Macular Thickness Changes in Glaucomatous Optic Neuropathy Detected Using Optical Coherence Tomography

Objective  To correlate macular thickness and retinal nerve fiber layer (RNFL) thickness in normal and glaucomatous eyes using optical coherence tomography.

Methods  Complete examination, automated achromatic perimetry, and optical coherence tomography of the peripapillary RNFL and macula were performed. Exclusion criteria were visual acuity of less than 20/40, diseases other than glaucoma, and unreliable automated achromatic perimetry. Macular thickness measurements were generated using 6 radial optical coherence tomographic scans (5.9 mm) centered on the fovea, and mean and quadrantic macular thickness values were calculated.

Results  Fifty-nine eyes of 59 patients (29 normal and 30 glaucomatous) were enrolled (mean ± SD age, 56.7 ± 20.3 years; range, 20-91 years). All eyes with glaucoma had associated visual field loss (mean ± SD mean defect, −8.4 ± 5.8 d B). Mean macular thickness was significantly associated with visual field mean defect (R² = 0.47; P<.001), pattern standard deviation(R² = 0.32; P<.001), and mean RNFL thickness (R² = 0.38; P<.001). In glaucomatous eyes with visual field loss localized to 1 hemifield (n = 11), mean ± SD macular thickness in the quadrant associated with the field defect (277 ± 28 µm) was significantly less (P = .005) than in the unaffected quadrant (286± 27 µm). Mean RNFL thickness in the affected quadrant (89 ± 53 µm) was significantly thinner (P = .009) than in the unaffected quadrant (121 ± 39 µm).

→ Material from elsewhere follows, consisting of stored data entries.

### config.mk
export PLATFORM = sky130hd
export DESIGN_NAME = apb_master_bridge_flat
export DESIGN_NICKNAME = d
export VERILOG_FILES = /design/src/rtl/apb_master_bridge_if.sv /design/src/rtl/apb_master_bridge.sv /design/src/flat_wrapper.sv
export SDC_FILE = /design/constraint.sdc
export NUM_CORES = 1
export LEC_CHECK = 0
export CAP_MARGIN = 20
export CORE_MARGIN = 1.5
export CORE_UTILIZATION = 40
export DETAILED_ROUTE_END_ITERATION = 10
export PLACE_DENSITY_LB_ADDON = 0.05
export SYNTH_ARGS = -nofsm -noshare
export SYNTH_HDL_FRONTEND = slang
export SYNTH_SLANG_ARGS = --single-unit
### constraint.sdc
create_clock -name pclk -period 3 [get_ports pclk]
set_input_delay 0.6 -clock pclk [delete_from_list [all_inputs] [get_ports pclk]]
set_output_delay 0.6 -clock pclk [all_outputs]
set_load 0.1 [all_outputs]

Main Outcome Measures  Mean total and quadrantic macular and RNFL thickness measurements.

Conclusions  Macular thickness changes are well correlated with changes in visual function and RNFL structure in glaucoma and may be a surrogate indicator of retinal ganglion cell loss.

IN GLAUCOMA, the essential pathologic process is the loss of retinal ganglion cells and their axons.¹ Numerous studies have shown that glaucomatous damage to the retinal nerve fiber layer (RNFL) precedes functional loss by as much as 5 years.^2-7 Loss of the retinal ganglion cells and their axons is also known to occur in the posterior pole, where these cells may constitute 30% to 35% of the retinal thickness in the macular region.⁸ Studies of chronic experimental glaucoma in monkey eyes have shown a substantial loss of retinal ganglion cells in the zone surrounding the fovea.^9,10 Furthermore, a significant association exists between loss of retinal thickness in the posterior pole and visual function.⁸

The size and anatomical distribution of retinal ganglion cells varies throughout the posterior pole.^9,11 Approximately 50% of retinal ganglion cells are located in the macular region 4 to 5 mm from the center of the fovea¹² with the peak density occurring 750 to 1100 µm from the foveal center where the cell density may be 4 to 6 cell bodies thick.¹³ Although cell diameter distribution is variable, a skewed distribution toward larger cell diameters (eg, 14-16 µm) exists in the normal retina, and such cells have been shown to be selectively lost in human and experimental models of glaucoma.^1,9,11 Postmortem analysis of enucleated human glaucomatous eyes has demonstrated that a 20% loss of retinal ganglion cells throughout the central 30° of the retina was associated with a 5-d B sensitivity loss with automated perimetry; a 40% loss corresponded to a 10-d B loss in sensitivity.¹

Optical coherence tomography (OCT) is a noninvasive, noncontact, transpupillary imaging technology that can image retinal structures in vivo with an axial resolution of 10 to 15 µm.^14,15 It provides quantitative, objective, and reproducible assessment of retinal and RNFL thickness.^16-19 Good correlation has been reported between peripapillary RNFL thickness measured by OCT and visual function^16,20-23 as well as histological measurements of the nerve fiber layer thickness.²⁴

Zeimer et al⁸ reported a significant correlation between glaucomatous visual field defects and reductions in macular thickness using a retinal topographer (Retinal Thickness Analyzer; Talia Technology Ltd, Neve Ilan, Israel) based on the principles of slitlamp biomicroscopy. Significant losses in retinal thickness at the posterior pole of up to 34% were reported to occur in patients with early glaucoma (mean corrected pattern standard deviation, approximately 5.5 d B). The purpose of this investigation was to evaluate the correlation between macular thickness and RNFL thickness as measured by OCT in normal eyes and eyes with moderate glaucomatous optic neuropathy.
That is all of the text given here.